Complice sur le filet de Lars Eller, Rene Bourque a mis un mot sur cette intensité nécessaire pour remporter des matchs de hockey : robustesse. Selon l’attaquant de 32 ans, la solution se trouve dans le vestiaire et il suffit de la transposer sur la glace.

«Il faut trouver la solution en équipe. Il faut être plus physiques, envoyer des rondelles en fond de territoire et frapper plus.

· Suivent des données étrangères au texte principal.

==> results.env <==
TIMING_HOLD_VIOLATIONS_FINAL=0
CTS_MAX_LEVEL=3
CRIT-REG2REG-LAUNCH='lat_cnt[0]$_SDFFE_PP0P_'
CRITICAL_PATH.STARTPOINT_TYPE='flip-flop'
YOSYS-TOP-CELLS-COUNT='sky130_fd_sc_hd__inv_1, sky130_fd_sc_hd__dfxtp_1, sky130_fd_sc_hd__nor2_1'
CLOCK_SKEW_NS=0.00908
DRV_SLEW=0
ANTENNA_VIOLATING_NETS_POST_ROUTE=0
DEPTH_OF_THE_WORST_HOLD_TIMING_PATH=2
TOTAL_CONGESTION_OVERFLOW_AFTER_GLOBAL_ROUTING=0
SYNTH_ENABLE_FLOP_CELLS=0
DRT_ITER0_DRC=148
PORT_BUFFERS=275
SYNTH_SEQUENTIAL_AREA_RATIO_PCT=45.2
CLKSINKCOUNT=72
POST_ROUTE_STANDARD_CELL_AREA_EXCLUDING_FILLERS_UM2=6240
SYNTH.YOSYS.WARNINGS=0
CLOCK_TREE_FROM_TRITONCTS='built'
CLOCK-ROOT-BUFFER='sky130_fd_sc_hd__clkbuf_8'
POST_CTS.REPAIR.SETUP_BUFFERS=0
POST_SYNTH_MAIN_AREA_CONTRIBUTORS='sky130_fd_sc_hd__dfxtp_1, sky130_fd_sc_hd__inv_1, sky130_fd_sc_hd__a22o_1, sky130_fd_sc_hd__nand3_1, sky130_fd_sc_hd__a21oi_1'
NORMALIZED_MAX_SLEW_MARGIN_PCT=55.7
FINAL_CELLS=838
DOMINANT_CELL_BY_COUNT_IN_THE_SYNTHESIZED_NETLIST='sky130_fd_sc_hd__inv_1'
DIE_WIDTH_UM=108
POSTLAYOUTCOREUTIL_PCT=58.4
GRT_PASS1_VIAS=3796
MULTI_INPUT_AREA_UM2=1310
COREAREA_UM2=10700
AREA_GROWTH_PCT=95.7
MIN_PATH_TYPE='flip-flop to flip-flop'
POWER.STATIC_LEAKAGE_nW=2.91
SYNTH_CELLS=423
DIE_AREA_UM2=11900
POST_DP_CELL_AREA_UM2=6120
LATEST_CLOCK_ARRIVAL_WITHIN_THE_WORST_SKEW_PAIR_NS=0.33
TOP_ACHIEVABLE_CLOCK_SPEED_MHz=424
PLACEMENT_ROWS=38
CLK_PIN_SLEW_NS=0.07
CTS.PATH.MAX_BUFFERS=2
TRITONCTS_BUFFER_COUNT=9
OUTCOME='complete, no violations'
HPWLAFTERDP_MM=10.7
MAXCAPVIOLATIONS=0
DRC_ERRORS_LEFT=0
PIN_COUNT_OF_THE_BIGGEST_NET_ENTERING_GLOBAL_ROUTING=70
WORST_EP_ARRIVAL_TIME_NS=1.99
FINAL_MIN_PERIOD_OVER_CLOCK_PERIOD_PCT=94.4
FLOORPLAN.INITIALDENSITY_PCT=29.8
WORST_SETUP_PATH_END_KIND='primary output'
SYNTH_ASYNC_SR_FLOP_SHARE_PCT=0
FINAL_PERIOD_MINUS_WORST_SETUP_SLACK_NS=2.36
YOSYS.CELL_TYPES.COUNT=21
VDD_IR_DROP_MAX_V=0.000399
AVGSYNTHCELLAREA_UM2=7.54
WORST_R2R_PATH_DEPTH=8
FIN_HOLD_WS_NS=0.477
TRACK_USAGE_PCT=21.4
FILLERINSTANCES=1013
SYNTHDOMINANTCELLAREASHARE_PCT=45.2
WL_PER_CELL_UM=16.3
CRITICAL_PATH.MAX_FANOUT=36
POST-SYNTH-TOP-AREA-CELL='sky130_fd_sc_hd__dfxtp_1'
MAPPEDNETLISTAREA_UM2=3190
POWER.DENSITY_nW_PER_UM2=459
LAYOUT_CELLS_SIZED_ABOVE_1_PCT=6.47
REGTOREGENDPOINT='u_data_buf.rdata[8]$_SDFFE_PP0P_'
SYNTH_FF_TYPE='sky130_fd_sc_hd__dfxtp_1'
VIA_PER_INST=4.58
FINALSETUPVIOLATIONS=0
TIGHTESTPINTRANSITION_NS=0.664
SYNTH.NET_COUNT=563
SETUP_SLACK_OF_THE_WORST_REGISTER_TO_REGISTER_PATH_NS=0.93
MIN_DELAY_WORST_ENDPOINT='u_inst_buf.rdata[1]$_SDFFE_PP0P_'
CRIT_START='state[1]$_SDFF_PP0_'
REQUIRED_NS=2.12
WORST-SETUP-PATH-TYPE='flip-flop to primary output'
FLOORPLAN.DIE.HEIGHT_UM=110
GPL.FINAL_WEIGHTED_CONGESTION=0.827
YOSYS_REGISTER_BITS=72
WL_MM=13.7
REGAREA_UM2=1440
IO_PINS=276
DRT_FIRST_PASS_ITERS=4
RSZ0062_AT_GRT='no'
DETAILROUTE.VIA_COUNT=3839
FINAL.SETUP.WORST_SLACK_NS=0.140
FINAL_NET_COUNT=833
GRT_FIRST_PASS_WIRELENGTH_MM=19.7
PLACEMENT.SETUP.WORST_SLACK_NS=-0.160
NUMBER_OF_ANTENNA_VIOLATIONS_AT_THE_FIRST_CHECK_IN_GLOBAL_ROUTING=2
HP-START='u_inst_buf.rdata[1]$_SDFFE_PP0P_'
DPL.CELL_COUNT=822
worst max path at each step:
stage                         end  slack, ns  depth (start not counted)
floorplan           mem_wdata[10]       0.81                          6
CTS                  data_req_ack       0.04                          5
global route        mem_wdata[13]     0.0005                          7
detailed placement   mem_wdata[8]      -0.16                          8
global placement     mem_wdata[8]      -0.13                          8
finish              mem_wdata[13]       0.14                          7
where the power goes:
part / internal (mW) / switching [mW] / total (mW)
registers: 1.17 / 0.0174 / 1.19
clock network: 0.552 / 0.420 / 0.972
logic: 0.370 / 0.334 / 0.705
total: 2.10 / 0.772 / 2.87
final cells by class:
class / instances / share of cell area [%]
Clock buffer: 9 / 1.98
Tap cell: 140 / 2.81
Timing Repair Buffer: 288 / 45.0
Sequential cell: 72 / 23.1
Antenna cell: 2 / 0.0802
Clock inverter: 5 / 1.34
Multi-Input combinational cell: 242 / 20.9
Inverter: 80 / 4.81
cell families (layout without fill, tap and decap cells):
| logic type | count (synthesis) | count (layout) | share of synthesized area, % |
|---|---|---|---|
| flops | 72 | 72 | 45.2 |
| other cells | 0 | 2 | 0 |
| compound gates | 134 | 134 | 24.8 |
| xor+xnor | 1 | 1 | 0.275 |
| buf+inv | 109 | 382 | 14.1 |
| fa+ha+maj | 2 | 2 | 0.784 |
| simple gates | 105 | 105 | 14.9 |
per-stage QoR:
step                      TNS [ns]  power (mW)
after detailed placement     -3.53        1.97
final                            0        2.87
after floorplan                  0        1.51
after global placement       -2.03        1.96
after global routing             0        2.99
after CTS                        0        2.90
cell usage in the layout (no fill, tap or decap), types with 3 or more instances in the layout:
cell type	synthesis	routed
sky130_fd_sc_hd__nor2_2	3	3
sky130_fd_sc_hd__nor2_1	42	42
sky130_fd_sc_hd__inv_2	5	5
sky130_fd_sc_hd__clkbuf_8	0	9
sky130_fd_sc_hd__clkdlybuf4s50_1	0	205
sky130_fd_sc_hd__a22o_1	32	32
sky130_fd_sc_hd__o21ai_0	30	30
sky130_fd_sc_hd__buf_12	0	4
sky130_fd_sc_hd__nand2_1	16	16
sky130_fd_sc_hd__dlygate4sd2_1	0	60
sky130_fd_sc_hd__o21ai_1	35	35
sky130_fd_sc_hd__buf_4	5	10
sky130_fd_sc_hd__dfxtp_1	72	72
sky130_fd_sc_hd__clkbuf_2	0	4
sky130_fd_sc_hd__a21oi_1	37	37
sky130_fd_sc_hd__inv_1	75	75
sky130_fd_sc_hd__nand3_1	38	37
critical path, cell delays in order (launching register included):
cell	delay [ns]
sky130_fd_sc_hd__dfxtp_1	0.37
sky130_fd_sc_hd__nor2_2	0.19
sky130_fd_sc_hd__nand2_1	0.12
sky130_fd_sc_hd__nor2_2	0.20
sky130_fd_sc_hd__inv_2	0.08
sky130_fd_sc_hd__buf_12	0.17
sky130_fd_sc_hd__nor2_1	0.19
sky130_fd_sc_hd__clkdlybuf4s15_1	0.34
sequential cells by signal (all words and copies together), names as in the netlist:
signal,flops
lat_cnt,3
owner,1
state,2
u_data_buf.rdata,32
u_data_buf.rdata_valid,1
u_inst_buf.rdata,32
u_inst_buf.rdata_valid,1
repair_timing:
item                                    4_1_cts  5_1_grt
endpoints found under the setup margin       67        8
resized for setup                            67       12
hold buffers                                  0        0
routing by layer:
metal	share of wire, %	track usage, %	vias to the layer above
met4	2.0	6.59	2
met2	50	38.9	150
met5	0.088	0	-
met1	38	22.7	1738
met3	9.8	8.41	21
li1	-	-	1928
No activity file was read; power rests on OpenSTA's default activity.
--- src/rtl/pid_filter.sv ---
// Velocity-form PID stage with one shared multiplier.
// Each accepted sample produces one control word five edges later:
//   e0 = setpoint - data_in
//   u  = sat(u + ((k1*e0 + k2*e1 + k3*e2) >>> SHIFT))
// with k1 = p+i+d, k2 = -(p+2d), k3 = d.
//
// Handshake: data_valid_in is a one-cycle strobe that is only accepted
// in ST_IDLE (anything else is dropped). data_valid_out is high for the
// single ST_SEND cycle and qualifies data_out; there is no backpressure.
module pid_filter #(
    parameter int W_DATA = 18,
    parameter int W_COEF = 16,
    parameter int W_OUT  = 18,
    parameter int SHIFT  = 0
) (
    input  logic                     clk_in,
    input  logic                     reset_in,
    input  logic signed [W_DATA-1:0] data_in,
    input  logic                     data_valid_in,
    input  logic signed [W_DATA-1:0] setpoint_in,
    input  logic signed [W_COEF-1:0] p_coef_in,
    input  logic signed [W_COEF-1:0] i_coef_in,
    input  logic signed [W_COEF-1:0] d_coef_in,
    input  logic                     lock_en_in,
    input  logic                     clear_in,
    input  logic                     update_en_in,
    input  logic                     update_in,
    output logic signed [W_OUT-1:0]  data_out,
    output logic                     data_valid_out,
    output logic                     railed_out,
    output logic [2:0]               state_out
);

    localparam int W_ERR  = W_DATA + 1;
    localparam int W_K    = W_COEF + 2;
    localparam int W_PROD = W_DATA + W_COEF + 3;
    localparam int W_SUM  = W_PROD + 2;
    localparam int W_ACC  = W_SUM + 1;

    localparam logic signed [W_ACC-1:0] U_MAX =
        {{(W_ACC-W_OUT+1){1'b0}}, {(W_OUT-1){1'b1}}};
    localparam logic signed [W_ACC-1:0] U_MIN =
        {{(W_ACC-W_OUT+1){1'b1}}, {(W_OUT-1){1'b0}}};

    typedef enum logic [2:0] {
        ST_IDLE = 3'd0,
        ST_ERR  = 3'd1,
        ST_MULT = 3'd2,
        ST_SUM  = 3'd3,
        ST_SEND = 3'd4
    } state_t;

    state_t state, state_next;

    // Shadow and active parameter sets
    logic signed [W_DATA-1:0] sh_setpoint, act_setpoint;
    logic signed [W_COEF-1:0] sh_p, sh_i, sh_d;
    logic                     pending;
    logic signed [W_K-1:0]    k1, k2, k3;
    logic signed [W_K-1:0]    k1_new, k2_new, k3_new;

    // Error history, accumulator, output state
    logic signed [W_ERR-1:0]  e0, e1, e2;
    logic signed [W_SUM-1:0]  sum;
    logic [1:0]               mcnt;
    logic signed [W_OUT-1:0]  u;
    logic                     railed;

    // Shared multiplier operands and clamp datapath
    logic signed [W_K-1:0]    mul_k;
    logic signed [W_ERR-1:0]  mul_e;
    logic signed [W_PROD-1:0] prod;
    logic signed [W_SUM-1:0]  delta;
    logic signed [W_ACC-1:0]  acc;
    logic                     halt;

    assign halt           = clear_in | ~lock_en_in;
    assign data_out       = u;
    assign railed_out     = railed;
    assign data_valid_out = (state == ST_SEND) && !halt;
    assign state_out      = state;

    // Coefficient sums formed from the shadow set at commit time
    always_comb begin
        k1_new = {{2{sh_p[W_COEF-1]}}, sh_p} + {{2{sh_i[W_COEF-1]}}, sh_i}
               + {{2{sh_d[W_COEF-1]}}, sh_d};
        k2_new = -({{2{sh_p[W_COEF-1]}}, sh_p} + {sh_d[W_COEF-1], sh_d, 1'b0});
        k3_new = {{2{sh_d[W_COEF-1]}}, sh_d};
    end

    // Multiplier operand select: one coefficient/error pair per MULT cycle
    always_comb begin
        mul_k = k3;
        mul_e = e2;
        if (mcnt == 2'd0) begin
            mul_k = k1;
            mul_e = e0;
        end else if (mcnt == 2'd1) begin
            mul_k = k2;
            mul_e = e1;
        end
        // Low W_PROD bits of the sign-extended product equal the signed product
        prod = {{(W_PROD-W_K){mul_k[W_K-1]}}, mul_k}
             * {{(W_PROD-W_ERR){mul_e[W_ERR-1]}}, mul_e};
    end

    // Scale the summed products and add to the stored accumulator
    always_comb begin
        delta = sum >>> SHIFT;
        acc   = {{(W_ACC-W_OUT){u[W_OUT-1]}}, u} + {delta[W_SUM-1], delta};
    end

    // State register
    always_ff @(posedge clk_in or negedge reset_in) begin
        if (!reset_in) state <= ST_IDLE;
        else           state <= state_next;
    end

    // Next-state logic; clear or loop disable forces IDLE from any state
    always_comb begin
        state_next = state;
        case (state)
            ST_IDLE: if (data_valid_in) state_next = ST_ERR;
            ST_ERR:  state_next = ST_MULT;
            ST_MULT: if (mcnt == 2'd2) state_next = ST_SUM;
            ST_SUM:  state_next = ST_SEND;
            ST_SEND: state_next = ST_IDLE;
            default: state_next = ST_IDLE;
        endcase
        if (halt) state_next = ST_IDLE;
    end

    // Parameter capture and commit; commit waits for IDLE so an in-flight result keeps old values
    always_ff @(posedge clk_in or negedge reset_in) begin
        if (!reset_in) begin
            sh_setpoint  <= '0;
            sh_p         <= '0;
            sh_i         <= '0;
            sh_d         <= '0;
            act_setpoint <= '0;
            k1           <= '0;
            k2           <= '0;
            k3           <= '0;
            pending      <= 1'b0;
        end else begin
            if (state == ST_IDLE && pending) begin
                act_setpoint <= sh_setpoint;
                k1           <= k1_new;
                k2           <= k2_new;
                k3           <= k3_new;
                pending      <= 1'b0;
            end
            if (update_in && update_en_in) begin
                sh_setpoint <= setpoint_in;
                sh_p        <= p_coef_in;
                sh_i        <= i_coef_in;
                sh_d        <= d_coef_in;
                pending     <= 1'b1;
            end
        end
    end

    // Datapath: error history, product accumulation, saturating update of u
    always_ff @(posedge clk_in or negedge reset_in) begin
        if (!reset_in) begin
            e0     <= '0;
            e1     <= '0;
            e2     <= '0;
            sum    <= '0;
            mcnt   <= '0;
            u      <= '0;
            railed <= 1'b0;
        end else if (halt) begin
            e0     <= '0;
            e1     <= '0;
            e2     <= '0;
            sum    <= '0;
            mcnt   <= '0;
            u      <= '0;
            railed <= 1'b0;
        end else begin
            case (state)
                ST_IDLE: begin
                    if (data_valid_in) begin
                        e0 <= {act_setpoint[W_DATA-1], act_setpoint}
                            - {data_in[W_DATA-1], data_in};
                        e1 <= e0;
                        e2 <= e1;
                    end
                end
                ST_ERR: begin
                    sum  <= '0;
                    mcnt <= '0;
                end
                ST_MULT: begin
                    sum  <= sum + {{2{prod[W_PROD-1]}}, prod};
                    mcnt <= mcnt + 2'd1;
                end
                ST_SUM: begin
                    if (acc > U_MAX) begin
                        u      <= U_MAX[W_OUT-1:0];
                        railed <= 1'b1;
                    end else if (acc < U_MIN) begin
                        u      <= U_MIN[W_OUT-1:0];
                        railed <= 1'b1;
                    end else begin
                        u      <= acc[W_OUT-1:0];
                        railed <= 1'b0;
                    end
                end
                default: ;
            endcase
        end
    end

endmodule
<file path="config.mk">
export PLATFORM = sky130hd
export DESIGN_NAME = micro_sequencer
export DESIGN_NICKNAME = d
export VERILOG_FILES = /design/src/rtl/seq_pkg.sv /design/src/rtl/prog_mem.sv /design/src/rtl/micro_sequencer.sv
export SDC_FILE = /design/constraint.sdc
export NUM_CORES = 1
export LEC_CHECK = 0
export ABC_AREA = 1
export CAP_MARGIN = 5
export CORE_UTILIZATION = 30
export DETAILED_ROUTE_END_ITERATION = 8
export SYNTH_ARGS = -nofsm -noshare
export SYNTH_HDL_FRONTEND = slang
export SYNTH_SLANG_ARGS = --single-unit
</file>
<file path="constraint.sdc">
create_clock -name clk -period 2.1 [get_ports clk]
set_clock_uncertainty 0.2 [all_clocks]
set_input_delay 0.42 -clock clk [delete_from_list [all_inputs] [get_ports clk]]
set_output_delay 0.42 -clock clk [all_outputs]
set_load 0.03 [all_outputs]
</file>
### config.mk
export PLATFORM = sky130hd
export DESIGN_NAME = rtc_bus_sequencer_flat
export DESIGN_NICKNAME = d
export VERILOG_FILES = /design/src/rtl/rtc_bus_sequencer_if.sv /design/src/rtl/rtc_bus_sequencer.sv /design/src/flat_wrapper.sv
export SDC_FILE = /design/constraint.sdc
export NUM_CORES = 1
export LEC_CHECK = 0
export ABC_CLOCK_PERIOD_IN_PS = 4200
export CAP_MARGIN = 20
export CORE_ASPECT_RATIO = 0.7
export CORE_MARGIN = 2
export CORE_UTILIZATION = 50
export DETAILED_ROUTE_END_ITERATION = 7
export GPL_TIMING_DRIVEN = 0
export PLACE_DENSITY = 0.86
export SYNTH_ARGS = -nofsm -noshare
export SYNTH_HDL_FRONTEND = slang
export SYNTH_SLANG_ARGS = --single-unit
### constraint.sdc
create_clock -name clk -period 4.2 [get_ports clk]
set_input_delay 0.42 -clock clk [delete_from_list [all_inputs] [get_ports clk]]
set_output_delay 0.42 -clock clk [all_outputs]
set_load 0.02 [all_outputs]
--- src/rtl/queen_row_generator.sv ---
// N-queens backtracking solver; streams each solution as one-hot rows (column c at out_row[c]).
// Latency: one candidate per cycle in TRY, one row per cycle in BACKTRACK, N cycles per solution at full rate.
// Backpressure: EMIT holds row/index/last stable while out_valid && !out_ready; the search is paused.
//
// Ports: clk/rst_n (async active-low), start (sampled in IDLE/DONE), out_ready,
//        out_valid/out_row/out_index/out_last (row stream), busy, done, solution_count.
// Optional macro QUEEN_SOLUTION_COUNTER_EN: when defined, solution_count counts solutions
// fully emitted since the last start; otherwise it is tied to zero.
module queen_row_generator #(
  parameter int N = 8
) (
  input  logic         clk,
  input  logic         rst_n,
  input  logic         start,
  input  logic         out_ready,
  output logic         out_valid,
  output logic [0:N-1] out_row,
  output logic [2:0]   out_index,
  output logic         out_last,
  output logic         busy,
  output logic         done,
  output logic [6:0]   solution_count
);

  localparam logic [2:0] LAST = 3'(N - 1);

  typedef enum logic [2:0] {
    S_IDLE,
    S_TRY,
    S_BACKTRACK,
    S_EMIT,
    S_DONE
  } state_e;

  state_e       state_q;
  logic [0:N-1] board_q [N];
  logic [2:0]   r_q;
  logic [2:0]   c_q;
  logic [2:0]   e_q;

  logic         safe;
  logic [0:7]   attacked;
  logic [0:7]   rowk;
  logic [0:N-1] onehot_c;
  logic [0:N-1] prev_row;
  logic [2:0]   prev_pos;

  // Columns attacked by rows above r: each placed queen covers its own column
  // and both diagonals, shifted by the row distance. Rows are padded to 8 bits
  // so diagonal shifts never lose bits that a smaller board would need.
  always_comb begin
    attacked = '0;
    rowk     = '0;
    for (int k = 0; k < N; k++) begin
      rowk      = '0;
      rowk[0:N-1] = board_q[k];
      if (k < int'(r_q)) begin
        attacked = attacked | rowk | (rowk >> (int'(r_q) - k)) | (rowk << (int'(r_q) - k));
      end
    end
    safe = !attacked[c_q];
  end

  // One-hot of candidate column, and the queen position in row r-1.
  always_comb begin
    onehot_c = '0;
    prev_row = '0;
    prev_pos = '0;
    for (int i = 0; i < N; i++) begin
      onehot_c[i] = (3'(i) == c_q);
      if (3'(i) == r_q - 3'd1) prev_row = board_q[i];
    end
    for (int i = 0; i < N; i++) begin
      if (prev_row[i]) prev_pos = 3'(i);
    end
  end

  always_ff @(posedge clk or negedge rst_n) begin
    if (!rst_n) begin
      state_q <= S_IDLE;
      for (int k = 0; k < N; k++) board_q[k] <= '0;
      r_q <= '0;
      c_q <= '0;
      e_q <= '0;
    end else begin
      case (state_q)
        S_IDLE, S_DONE: begin
          if (start) begin
            for (int k = 0; k < N; k++) board_q[k] <= '0;
            r_q     <= '0;
            c_q     <= '0;
            state_q <= S_TRY;
          end
        end
        S_TRY: begin
          if (safe) begin
            for (int k = 0; k < N; k++) begin
              if (3'(k) == r_q) board_q[k] <= onehot_c;
            end
            if (r_q == LAST) begin
              e_q     <= '0;
              state_q <= S_EMIT;
            end else begin
              r_q <= r_q + 3'd1;
              c_q <= '0;
            end
          end else if (c_q == LAST) begin
            state_q <= S_BACKTRACK;
          end else begin
            c_q <= c_q + 3'd1;
          end
        end
        S_BACKTRACK: begin
          if (r_q == 3'd0) begin
            state_q <= S_DONE;
          end else begin
            for (int k = 0; k < N; k++) begin
              if (3'(k) == r_q || 3'(k) == r_q - 3'd1) board_q[k] <= '0;
            end
            r_q <= r_q - 3'd1;
            // Row r-1 exhausted: keep unwinding; otherwise resume at its next column.
            if (prev_pos != LAST) begin
              c_q     <= prev_pos + 3'd1;
              state_q <= S_TRY;
            end
          end
        end
        S_EMIT: begin
          if (out_ready) begin
            if (e_q == LAST) begin
              // Row N-1 has exactly one legal column, so resume from row N-1's parent.
              e_q     <= '0;
              r_q     <= LAST;
              state_q <= S_BACKTRACK;
            end else begin
              e_q <= e_q + 3'd1;
            end
          end
        end
        default: state_q <= S_IDLE;
      endcase
    end
  end

`ifdef QUEEN_SOLUTION_COUNTER_EN
  logic [6:0] sol_cnt_q;
  logic       start_go;
  logic       emit_done;

  assign start_go  = (state_q == S_IDLE || state_q == S_DONE) && start;
  assign emit_done = (state_q == S_EMIT) && out_ready && (e_q == LAST);

  always_ff @(posedge clk or negedge rst_n) begin
    if (!rst_n) begin
      sol_cnt_q <= '0;
    end else if (start_go) begin
      sol_cnt_q <= '0;
    end else if (emit_done) begin
      sol_cnt_q <= sol_cnt_q + 7'd1;
    end
  end

  assign solution_count = sol_cnt_q;
`else
  assign solution_count = 7'd0;
`endif

  // Outputs decode registered state only; out_ready never reaches an output.
  always_comb begin
    out_row = '0;
    if (state_q == S_EMIT) begin
      for (int k = 0; k < N; k++) begin
        if (3'(k) == e_q) out_row = board_q[k];
      end
    end
  end

  assign out_valid = (state_q == S_EMIT);
  assign out_index = e_q;
  assign out_last  = (state_q == S_EMIT) && (e_q == LAST);
  assign busy      = (state_q == S_TRY) || (state_q == S_BACKTRACK) || (state_q == S_EMIT);
  assign done      = (state_q == S_DONE);

endmodule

L’autre équipe obtient plus de mises en échec à chaque match et je crois que c’est une grosse partie du problème », a mentionné Bourque, qui a vu son équipe inscrire 15 mises en échec au cours de la soirée, contre 19 pour les Devils. «Nous voulons avoir la rondelle et en ce moment on ne se bat pas assez en échec avant comme nous le faisions avant. »

Si la robustesse et le désir d’avoir la rondelle sont des clés pour retrouver la route du succès, le Tricolore aura un bon test jeudi prochain en affrontant les Jets de Winnipeg, l’équipe qui se retrouve au 3e rang pour le nombre de mises en échec dans la LNH, sans toutefois compter un seul joueur dans le top 10 à ce chapitre.